WORK REQUEST >> The response must consist of the lines below from the one with "critical_path_buf_inv_count = 0" through the one with "drive_above_1_share = 0.272", exactly as they appear and with both ends kept.

RECORDS PROVIDED >>
### config.mk
export PLATFORM = sky130hd
export DESIGN_NAME = hazard_scoreboard
export DESIGN_NICKNAME = d
export VERILOG_FILES = /design/src/rtl/hazard_scoreboard.sv
export SDC_FILE = /design/constraint.sdc
export NUM_CORES = 1
export LEC_CHECK = 0
export ABC_CLOCK_PERIOD_IN_PS = 4640
export BUFFER_PORTS_ARGS = -buffer_cell sky130_fd_sc_hd__buf_2
export CORE_MARGIN = 2
export CORE_UTILIZATION = 40
export DETAILED_ROUTE_END_ITERATION = 10
export PLACE_DENSITY = 0.67
export SKIP_LAST_GASP = 1
export SLEW_MARGIN = 0
export SYNTH_ARGS = -nofsm -noshare
export SYNTH_HDL_FRONTEND = slang
export SYNTH_SLANG_ARGS = --single-unit
### constraint.sdc
create_clock -name clk -period 4.64 [get_ports clk]
set_input_delay 0 -clock clk [delete_from_list [all_inputs] [get_ports clk]]
set_output_delay 0 -clock clk [all_outputs]
set_load 0.01 [all_outputs]
### src/rtl/hazard_scoreboard.sv
// Register-write scoreboard beside ID: tracks in-flight writes across DEPTH post-ID
// stages, raises stall for unresolved hazards and registers the EX forwarding selects.
module hazard_scoreboard #(
  parameter int unsigned REGBITS     = 5,
  parameter int unsigned DEPTH       = 3,
  parameter int unsigned NSRC        = 2,
  parameter int unsigned LATW        = 2,
  parameter int unsigned FWD_EN      = 1,
  parameter int unsigned FLUSH_SLOTS = 2,
  parameter int unsigned SELW        = $clog2(DEPTH)
) (
  input  logic                     clk,
  input  logic                     reset,
  input  logic                     issue_valid,
  input  logic                     issue_we,
  input  logic [REGBITS-1:0]       issue_wa,
  input  logic [LATW-1:0]          issue_lat,
  input  logic [NSRC*REGBITS-1:0]  id_src,
  input  logic                     flush,
  output logic                     stall,
  output logic [NSRC*SELW-1:0]     ex_fwd_sel,
  output logic [15:0]              perf_stall
);

  // Slot DEPTH-1 (WB) is never searched: the write-through register file covers it.
  localparam int unsigned SRCH = DEPTH - 1;

  logic [DEPTH-1:0]   slot_valid;
  logic [REGBITS-1:0] slot_wa  [DEPTH];
  logic [LATW-1:0]    slot_lat [DEPTH];

  logic [NSRC-1:0]    op_found;
  logic [NSRC-1:0]    op_ready;
  logic [SELW-1:0]    op_sel [NSRC];
  logic               hazard;
  logic [NSRC*SELW-1:0] fwd_next;
  logic               issue_ok;
  logic [LATW-1:0]    issue_lat_eff;

  // Youngest-match search per operand; descending loop lets the lowest slot win.
  always_comb begin
    op_found = '0;
    op_ready = '0;
    hazard   = 1'b0;
    for (int i = 0; i < int'(NSRC); i++) begin
      op_sel[i] = '0;
      for (int s = int'(SRCH) - 1; s >= 0; s--) begin
        if ((id_src[i*REGBITS +: REGBITS] != '0) && slot_valid[s] &&
            (slot_wa[s] == id_src[i*REGBITS +: REGBITS])) begin
          op_found[i] = 1'b1;
          op_sel[i]   = SELW'(s + 1);
          op_ready[i] = ((s + 1) >= int'(slot_lat[s]));
        end
      end
      hazard = hazard | (op_found[i] & (~op_ready[i] | (FWD_EN == 0)));
    end
  end

  always_comb begin
    stall    = issue_valid & ~flush & hazard;
    fwd_next = '0;
    for (int i = 0; i < int'(NSRC); i++) begin
      if (issue_valid && !stall && !flush && op_found[i] && op_ready[i] && (FWD_EN != 0)) begin
        fwd_next[i*SELW +: SELW] = op_sel[i];
      end
    end
    issue_ok      = issue_valid & issue_we & (issue_wa != '0) & ~stall & ~flush;
    issue_lat_eff = (issue_lat == '0) ? LATW'(1) : issue_lat;
  end

  // Shift register of in-flight writes; flush squashes the youngest FLUSH_SLOTS entries.
  always_ff @(posedge clk or negedge reset) begin
    if (!reset) begin
      slot_valid <= '0;
      for (int s = 0; s < int'(DEPTH); s++) begin
        slot_wa[s]  <= '0;
        slot_lat[s] <= '0;
      end
    end else begin
      slot_valid[0] <= issue_ok;
      slot_wa[0]    <= issue_wa;
      slot_lat[0]   <= issue_lat_eff;
      for (int s = 1; s < int'(DEPTH); s++) begin
        slot_valid[s] <= slot_valid[s-1] & ~(flush & (s < int'(FLUSH_SLOTS)));
        slot_wa[s]    <= slot_wa[s-1];
        slot_lat[s]   <= slot_lat[s-1];
      end
    end
  end

  always_ff @(posedge clk or negedge reset) begin
    if (!reset) begin
      ex_fwd_sel <= '0;
      perf_stall <= '0;
    end else begin
      ex_fwd_sel <= fwd_next;
      if (stall && (perf_stall != 16'hFFFF)) begin
        perf_stall <= perf_stall + 16'd1;
      end
    end
  end

endmodule

==> results.toml <==
[detailed_routing]
ant_nets = 0
via_per_inst = 5.18
wl_per_cell_um = 14.8
drt_wl_total_um = 3790
via_count = 1326
drt-initial-drc-count = 84
drcViolationCount = 0
first_pass_iters = 4

[setup_path]
critical_path_buf_inv_count = 0
path_class = "register to register"
cp.required_ns = 4.81
cp_top_family = "compound AO/OA/AOI/OAI gates"
critPathCaptureType = "register"
arrival_ns = 2.62
path_cells = "ha_1 -> and3_1 -> and3_1 -> nand2_1 -> o21ai_1 -> a21oi_1 -> mux2_2"
max_stage_delay_ns = 0.75
crit_fanout = 14
crit_slowest_cell = "o21ai_1"
worst_setup_path_start_kind = "register"
crit_top_cell = "and3_1"

[sta]
post-route-min-period_ns = 2.46
setup-violations-final = 0
final.period_utilization = 0.529
hold_viol_final = 0
worst_pin_slew_ns = 1.12
tns_ns = 0
finalMaxSlewViolations = 0
hold_slack_ns = 0.0102
max_freq_mhz = 407
relSlewSlack = 0.251
grt_setup_unrepaired = "no"
skew_ns = 0.00369

[synthesis]
synthXorXnorAreaFrac = 0.177
yosysSeqAreaShare = 0.521
synth_top_family_by_area = "XOR/XNOR gates"
synth_mux_area_frac = 0.00651
ys_seq_elements = 36
synth_area_sq_um = 1730
yosysWarningCount = 0
syn_nets = 174
avgSynthCellArea_sq_um = 11.5
synth.distinct_cells = 30
yosys.area_share.adder = 0.00724
synthSimpleGateAreaFrac = 0.169
synth_compound_area_frac = 0.106
syn_inst = 151

[pwr]
fin_total_pwr_w = 0.000766
p_leak_nw = 1.10
pwr-share-clk = 0.501
p_switching_w = 0.000150
power_frac_comb = 0.069
p_per_area_nw_per_um2 = 343
irDropWorstVdd_mv = 0.169
seq_power_share = 0.429
switching_share = 0.196
internal_power_w = 0.000616

[global_route]
overflow = 0
grt.total_usage = 0.173
grt_pass1_vias = 1432
antenna_found_initial = 0
grt_max_degree = 37
grt_pass1_wl_um = 6690

[clock_network]
cts_resized = 0
cts_hold_buffers = 9
htree_levels = 2
clockBufferDepth = 2
insertion_delay_ns = 0.28
cts_sinks = 36
numCtsBuffers = 5
cts_root_buf = "clkbuf_8"
clkTransAtPathRegs_ns = 0.08
tritoncts = "built"
cts_setup_buffers = 0

[die]
die_area_sq_um = 4870
die_x_um = 69.8
die_h_um = 69.8
pin_count = 43
start_util = 0.423
coreArea_sq_um = 4090
rows = 23

[hold_path]
hp-class = "input port to register"

[cells_and_area]
drive_above_1_share = 0.272
area_growth_pct = 29.1
antenna_cells = 0
finalNetCount = 228
final_cells = 256

[placed_design]
dp.cells = 239
dp_hpwl_um = 2750
finalWeightedCongestion = 0.817
portBuffers = 42

[run_status]
status = "completed"

[job]
cap_viol_max_count = 0
==> power by group through the flow <==
| stage | clock network, W | registers [W] | logic, W |
|---|---|---|---|
| 2_1_floorplan | 0 | 0.000333 | 0.0000235 |
| 3_3_place_gp | 0 | 0.000334 | 0.0000454 |
| 3_5_place_dp | 0 | 0.000335 | 0.0000473 |
| 4_1_cts | 0.000391 | 0.000329 | 0.0000532 |
| 5_1_grt | 0.000407 | 0.000330 | 0.0000586 |
| 6_report | 0.000384 | 0.000329 | 0.0000530 |
==> path summary, 6_finish.rpt <==
check	start	end	slack, ns	depth (start not counted)
setup / recovery	perf_stall[0]$_DFFE_PN0P_	perf_stall[1]$_DFFE_PN0P_	2.18	7
hold / removal	issue_we	slot_valid[0]$_DFF_PN0_	0.01	3
setup reg to reg	perf_stall[0]$_DFFE_PN0P_	perf_stall[1]$_DFFE_PN0P_	2.18	7
hold reg to reg	slot_lat[4]$_DFF_PN0_	slot_lat[2]$_DFF_PN0_	0.35	0
max in group asynchronous	reset	perf_stall[2]$_DFFE_PN0P_	3.80	2
min in group asynchronous	reset	slot_wa[9]$_DFF_PN0_	0.34	2
==> final cells by class <==
| type | instances | area, sq um |
|---|---|---|
| repair buffers | 51 | 300 |
| well taps | 50 | 62.6 |
| flip-flops and latches | 36 | 901 |
| multi-input cells | 110 | 806 |
| clock buffers | 5 | 68.8 |
| inverters | 1 | 3.75 |
| clock inverters | 3 | 90.1 |
| fillers | 360 | 1850 |
==> through the flow <==
stage | worst slack (ns) | utilization | cell area, sq um
after global placement | 2.41 | 0.485 | 1980
final | 2.18 | 0.546 | 2230
after CTS | 2.21 | 0.546 | 2230
after global routing | 2.00 | 0.546 | 2230
after detailed placement | 2.23 | 0.485 | 1980
after floorplan | 2.78 | - | 1730
==> synth_stat cells <==
master	n	area, sq um
and4_1	1	8.76
and3_1	7	43.8
a211oi_1	9	67.6
or4_1	1	7.51
o21ai_1	2	10.0
inv_1	1	3.75
nor2b_1	2	12.5
nand2b_1	2	12.5
dfrtp_1	36	901
nand2_1	10	37.5
a2111oi_1	3	30.0
o21ai_4	1	16.3
nor2_1	3	11.3
nand4_1	5	31.3
a2111oi_2	1	15.0
nor3b_1	5	37.5
o2111a_2	2	25.0
nor4_1	1	6.26
ha_1	1	12.5
and2_1	4	25.0
buf_2	3	15.0
nor3_1	2	10.0
nor4_2	1	12.5
o21ai_0	1	5.00
xnor2_1	12	105
nand3_1	7	35.0
a21oi_1	3	15.0
xor2_1	23	201
mux2_2	1	11.3
clkbuf_1	1	3.75
==> worst register-to-register path, stage by stage, from the launching register on <==
cell     delay, ns
dfrtp_1       0.43
ha_1          0.22
and3_1        0.18
and3_1        0.17
nand2_1       0.06
o21ai_1       0.75
a21oi_1       0.18
mux2_2        0.35
==> per-layer routing <==
metal,GRT usage,part of all wire,vias up
met4,0.0449,0.0063,0
met5,0,0,-
li1,-,-,645
met1,0.211,0.42,658
met2,0.304,0.54,21
met3,0.0436,0.029,2
==> sequential cells by signal, summed over array words and instances, names as in the netlist <==
register and cells:
perf_stall 16, slot_wa 10, ex_fwd_sel 4, slot_lat 4, slot_valid 2
==> placed cells by master (no fill, tap or decap), drive strengths merged <==
master	count
nand2	10
nor3b	5
o2111a	2
nor2	3
dlygate4sd3	9
o21ai	4
nand2b	2
inv	1
and2	4
xor2	23
clkbuf	5
nor3	2
ha	1
nor4	2
and4	1
bufinv	3
mux2	1
dfrtp	36
and3	7
a211oi	9
nand3	7
buf	42
xnor2	12
a2111oi	4
nand4	5
nor2b	2
a21oi	3
or4	1
==> kinds of logic (layout without fill, tap and decap cells) <==
group,after synthesis,in the layout
AOI/OAI and AO/OA,22,22
buffers and inverters,5,60
adders and majority gates,1,1
xor gates and xnor gates,35,35
and+or+nand+nor,51,51
DFF,36,36
muxes,1,1
Power figures use the tool's default switching activity.
$ cat src/rtl/intrusion_decision_ack_gate.sv
// Intrusion decision ACK gate: pairs ML intrusion decisions with pending RX
// message descriptors, in order, and issues ACK/NAK commands. It NAKs on a QPN
// mismatch and on a decision that arrives too late. Everything runs on nclk.

// Small synchronous FIFO with a registered occupancy count; DEPTH is a power of two.
module intrusion_decision_ack_gate_fifo #(
  parameter int WIDTH = 8,
  parameter int DEPTH = 4
) (
  input  logic                   clk,
  input  logic                   rst,
  input  logic                   push,
  input  logic                   pop,
  input  logic [WIDTH-1:0]       din,
  output logic [WIDTH-1:0]       dout,
  output logic [$clog2(DEPTH):0] count,
  output logic                   empty,
  output logic                   full
);
  localparam int AW = $clog2(DEPTH);
  localparam int CW = AW + 1;

  logic [WIDTH-1:0] mem [DEPTH];
  logic [AW-1:0]    rd_ptr_q, rd_ptr_d;
  logic [AW-1:0]    wr_ptr_q, wr_ptr_d;
  logic [CW-1:0]    count_q, count_d;
  logic             do_push, do_pop;

  assign empty   = (count_q == '0);
  assign full    = (count_q == CW'(DEPTH));
  assign count   = count_q;
  assign dout    = mem[rd_ptr_q];
  assign do_pop  = pop && !empty;
  assign do_push = push && (!full || do_pop);

  // Next pointers and occupancy; a push and a pop together on a full FIFO keep it full.
  always_comb begin
    rd_ptr_d = rd_ptr_q + AW'(do_pop);
    wr_ptr_d = wr_ptr_q + AW'(do_push);
    count_d  = count_q + CW'(do_push) - CW'(do_pop);
  end

  // Storage is not reset; only the pointers and the count decide what is valid.
  always_ff @(posedge clk) begin
    if (do_push) mem[wr_ptr_q] <= din;
  end

  // Pointer and count registers.
  always_ff @(posedge clk) begin
    if (rst) begin
      rd_ptr_q <= '0;
      wr_ptr_q <= '0;
      count_q  <= '0;
    end else begin
      rd_ptr_q <= rd_ptr_d;
      wr_ptr_q <= wr_ptr_d;
      count_q  <= count_d;
    end
  end
endmodule

module intrusion_decision_ack_gate #(
  parameter int DESC_DEPTH     = 16,
  parameter int DEC_DEPTH      = 8,
  parameter int TIMEOUT_CYCLES = 1024
) (
  input  logic        nclk,
  input  logic        nrst,
  input  logic        s_rx_meta_valid,
  output logic        s_rx_meta_ready,
  input  logic [55:0] s_rx_meta_data,
  input  logic        s_rdma_intrusion_decision_valid,
  output logic        s_rdma_intrusion_decision_ready,
  input  logic [24:0] s_rdma_intrusion_decision_data,
  output logic        m_ack_cmd_valid,
  input  logic        m_ack_cmd_ready,
  output logic [49:0] m_ack_cmd_data,
  output logic [31:0] cnt_ack_o,
  output logic [31:0] cnt_nak_o,
  output logic [31:0] cnt_mismatch_o,
  output logic [31:0] cnt_timeout_o,
  output logic        dec_overflow_o
);
  localparam int DESC_CW = $clog2(DESC_DEPTH) + 1;
  localparam int DEC_CW  = $clog2(DEC_DEPTH) + 1;

  typedef enum logic [1:0] {ST_IDLE, ST_MATCH, ST_EMIT} state_t;

  state_t state_q, state_base, state_d;

  logic [55:0]        desc_head;
  logic [24:0]        dec_head;
  logic [DESC_CW-1:0] desc_count, desc_cnt_next;
  logic [DEC_CW-1:0]  dec_count, dec_cnt_next;
  logic desc_empty, desc_full, dec_empty, dec_full;
  logic desc_push, desc_pop, dec_push_req, dec_push, dec_pop;
  logic timeout_fire, qpn_eq;

  logic        cmd_valid_q, cmd_valid_d;
  logic [49:0] cmd_data_q, cmd_data_d;
  logic [7:0]  skip_q, skip_d;
  logic [15:0] wait_q, wait_d;
  logic [31:0] cnt_ack_q, cnt_ack_d, cnt_nak_q, cnt_nak_d;
  logic [31:0] cnt_mismatch_q, cnt_mismatch_d, cnt_timeout_q, cnt_timeout_d;
  logic        overflow_q, overflow_d;
  logic        unused_opcode;

  // The opcode rides along in the descriptor but takes no part in matching.
  assign unused_opcode = &{1'b0, desc_head[7:0]};

  // The decision source ignores ready, so ready only reflects reset.
  assign s_rx_meta_ready                 = !nrst && !desc_full;
  assign s_rdma_intrusion_decision_ready = !nrst;
  assign desc_push    = s_rx_meta_valid && s_rx_meta_ready;
  assign dec_push_req = s_rdma_intrusion_decision_valid && !nrst;
  assign dec_push     = dec_push_req && (!dec_full || dec_pop);

  assign timeout_fire = (state_q == ST_IDLE) && !desc_empty && dec_empty &&
                        ((wait_q + 16'd1) == 16'(TIMEOUT_CYCLES));
  assign qpn_eq = (desc_head[55:32] == dec_head[24:1]);

  intrusion_decision_ack_gate_fifo #(.WIDTH(56), .DEPTH(DESC_DEPTH)) u_desc_fifo (
    .clk(nclk), .rst(nrst), .push(desc_push), .pop(desc_pop), .din(s_rx_meta_data),
    .dout(desc_head), .count(desc_count), .empty(desc_empty), .full(desc_full)
  );

  intrusion_decision_ack_gate_fifo #(.WIDTH(25), .DEPTH(DEC_DEPTH)) u_dec_fifo (
    .clk(nclk), .rst(nrst), .push(dec_push), .pop(dec_pop),
    .din(s_rdma_intrusion_decision_data),
    .dout(dec_head), .count(dec_count), .empty(dec_empty), .full(dec_full)
  );

  // Per-state actions: timeout, skip discard, head matching, command handshake.
  always_comb begin
    state_base     = state_q;
    cmd_data_d     = cmd_data_q;
    desc_pop       = 1'b0;
    dec_pop        = 1'b0;
    skip_d         = skip_q;
    cnt_ack_d      = cnt_ack_q;
    cnt_nak_d      = cnt_nak_q;
    cnt_mismatch_d = cnt_mismatch_q;
    cnt_timeout_d  = cnt_timeout_q;
    case (state_q)
      ST_IDLE: begin
        if (timeout_fire) begin
          cmd_data_d    = {desc_head[55:32], desc_head[31:8], 1'b1, 1'b1};
          desc_pop      = 1'b1;
          skip_d        = (skip_q == 8'hFF) ? skip_q : skip_q + 8'd1;
          cnt_timeout_d = cnt_timeout_q + 32'd1;
          state_base    = ST_EMIT;
        end else if ((skip_q != 8'd0) && !dec_empty) begin
          dec_pop = 1'b1;
          skip_d  = skip_q - 8'd1;
        end
      end
      ST_MATCH: begin
        cmd_data_d = {desc_head[55:32], desc_head[31:8], !(qpn_eq && dec_head[0]), 1'b0};
        desc_pop   = 1'b1;
        dec_pop    = 1'b1;
        if (!qpn_eq) cnt_mismatch_d = cnt_mismatch_q + 32'd1;
        state_base = ST_EMIT;
      end
      ST_EMIT: begin
        if (m_ack_cmd_ready) begin
          if (cmd_data_q[1]) cnt_nak_d = cnt_nak_q + 32'd1;
          else               cnt_ack_d = cnt_ack_q + 32'd1;
          state_base = ST_IDLE;
        end
      end
      default: state_base = ST_IDLE;
    endcase

    if (desc_pop || !dec_empty)                 wait_d = 16'd0;
    else if (state_q == ST_IDLE && !desc_empty) wait_d = wait_q + 16'd1;
    else                                        wait_d = wait_q;

    overflow_d = overflow_q || (dec_push_req && dec_full && !dec_pop);
  end

  // Enter MATCH as soon as both heads will be present next cycle, so a pair
  // written at N-1 is matched at N and the command is valid at N+1.
  always_comb begin
    desc_cnt_next = desc_count + DESC_CW'(desc_push) - DESC_CW'(desc_pop);
    dec_cnt_next  = dec_count + DEC_CW'(dec_push) - DEC_CW'(dec_pop);
    state_d       = state_base;
    if (state_base == ST_IDLE && desc_cnt_next != '0 && dec_cnt_next != '0 && skip_d == 8'd0)
      state_d = ST_MATCH;
    cmd_valid_d = (state_d == ST_EMIT);
  end

  // FSM, output command register, counters and sticky overflow flag.
  always_ff @(posedge nclk) begin
    if (nrst) begin
      state_q        <= ST_IDLE;
      cmd_valid_q    <= 1'b0;
      cmd_data_q     <= '0;
      skip_q         <= '0;
      wait_q         <= '0;
      cnt_ack_q      <= '0;
      cnt_nak_q      <= '0;
      cnt_mismatch_q <= '0;
      cnt_timeout_q  <= '0;
      overflow_q     <= 1'b0;
    end else begin
      state_q        <= state_d;
      cmd_valid_q    <= cmd_valid_d;
      cmd_data_q     <= cmd_data_d;
      skip_q         <= skip_d;
      wait_q         <= wait_d;
      cnt_ack_q      <= cnt_ack_d;
      cnt_nak_q      <= cnt_nak_d;
      cnt_mismatch_q <= cnt_mismatch_d;
      cnt_timeout_q  <= cnt_timeout_d;
      overflow_q     <= overflow_d;
    end
  end

  assign m_ack_cmd_valid = cmd_valid_q;
  assign m_ack_cmd_data  = cmd_data_q;
  assign cnt_ack_o       = cnt_ack_q;
  assign cnt_nak_o       = cnt_nak_q;
  assign cnt_mismatch_o  = cnt_mismatch_q;
  assign cnt_timeout_o   = cnt_timeout_q;
  assign dec_overflow_o  = overflow_q;
endmodule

SOLUTION BELOW >>
critical_path_buf_inv_count = 0
path_class = "register to register"
cp.required_ns = 4.81
cp_top_family = "compound AO/OA/AOI/OAI gates"
critPathCaptureType = "register"
arrival_ns = 2.62
path_cells = "ha_1 -> and3_1 -> and3_1 -> nand2_1 -> o21ai_1 -> a21oi_1 -> mux2_2"
max_stage_delay_ns = 0.75
crit_fanout = 14
crit_slowest_cell = "o21ai_1"
worst_setup_path_start_kind = "register"
crit_top_cell = "and3_1"

[sta]
post-route-min-period_ns = 2.46
setup-violations-final = 0
final.period_utilization = 0.529
hold_viol_final = 0
worst_pin_slew_ns = 1.12
tns_ns = 0
finalMaxSlewViolations = 0
hold_slack_ns = 0.0102
max_freq_mhz = 407
relSlewSlack = 0.251
grt_setup_unrepaired = "no"
skew_ns = 0.00369

[synthesis]
synthXorXnorAreaFrac = 0.177
yosysSeqAreaShare = 0.521
synth_top_family_by_area = "XOR/XNOR gates"
synth_mux_area_frac = 0.00651
ys_seq_elements = 36
synth_area_sq_um = 1730
yosysWarningCount = 0
syn_nets = 174
avgSynthCellArea_sq_um = 11.5
synth.distinct_cells = 30
yosys.area_share.adder = 0.00724
synthSimpleGateAreaFrac = 0.169
synth_compound_area_frac = 0.106
syn_inst = 151

[pwr]
fin_total_pwr_w = 0.000766
p_leak_nw = 1.10
pwr-share-clk = 0.501
p_switching_w = 0.000150
power_frac_comb = 0.069
p_per_area_nw_per_um2 = 343
irDropWorstVdd_mv = 0.169
seq_power_share = 0.429
switching_share = 0.196
internal_power_w = 0.000616

[global_route]
overflow = 0
grt.total_usage = 0.173
grt_pass1_vias = 1432
antenna_found_initial = 0
grt_max_degree = 37
grt_pass1_wl_um = 6690

[clock_network]
cts_resized = 0
cts_hold_buffers = 9
htree_levels = 2
clockBufferDepth = 2
insertion_delay_ns = 0.28
cts_sinks = 36
numCtsBuffers = 5
cts_root_buf = "clkbuf_8"
clkTransAtPathRegs_ns = 0.08
tritoncts = "built"
cts_setup_buffers = 0

[die]
die_area_sq_um = 4870
die_x_um = 69.8
die_h_um = 69.8
pin_count = 43
start_util = 0.423
coreArea_sq_um = 4090
rows = 23

[hold_path]
hp-class = "input port to register"

[cells_and_area]
drive_above_1_share = 0.272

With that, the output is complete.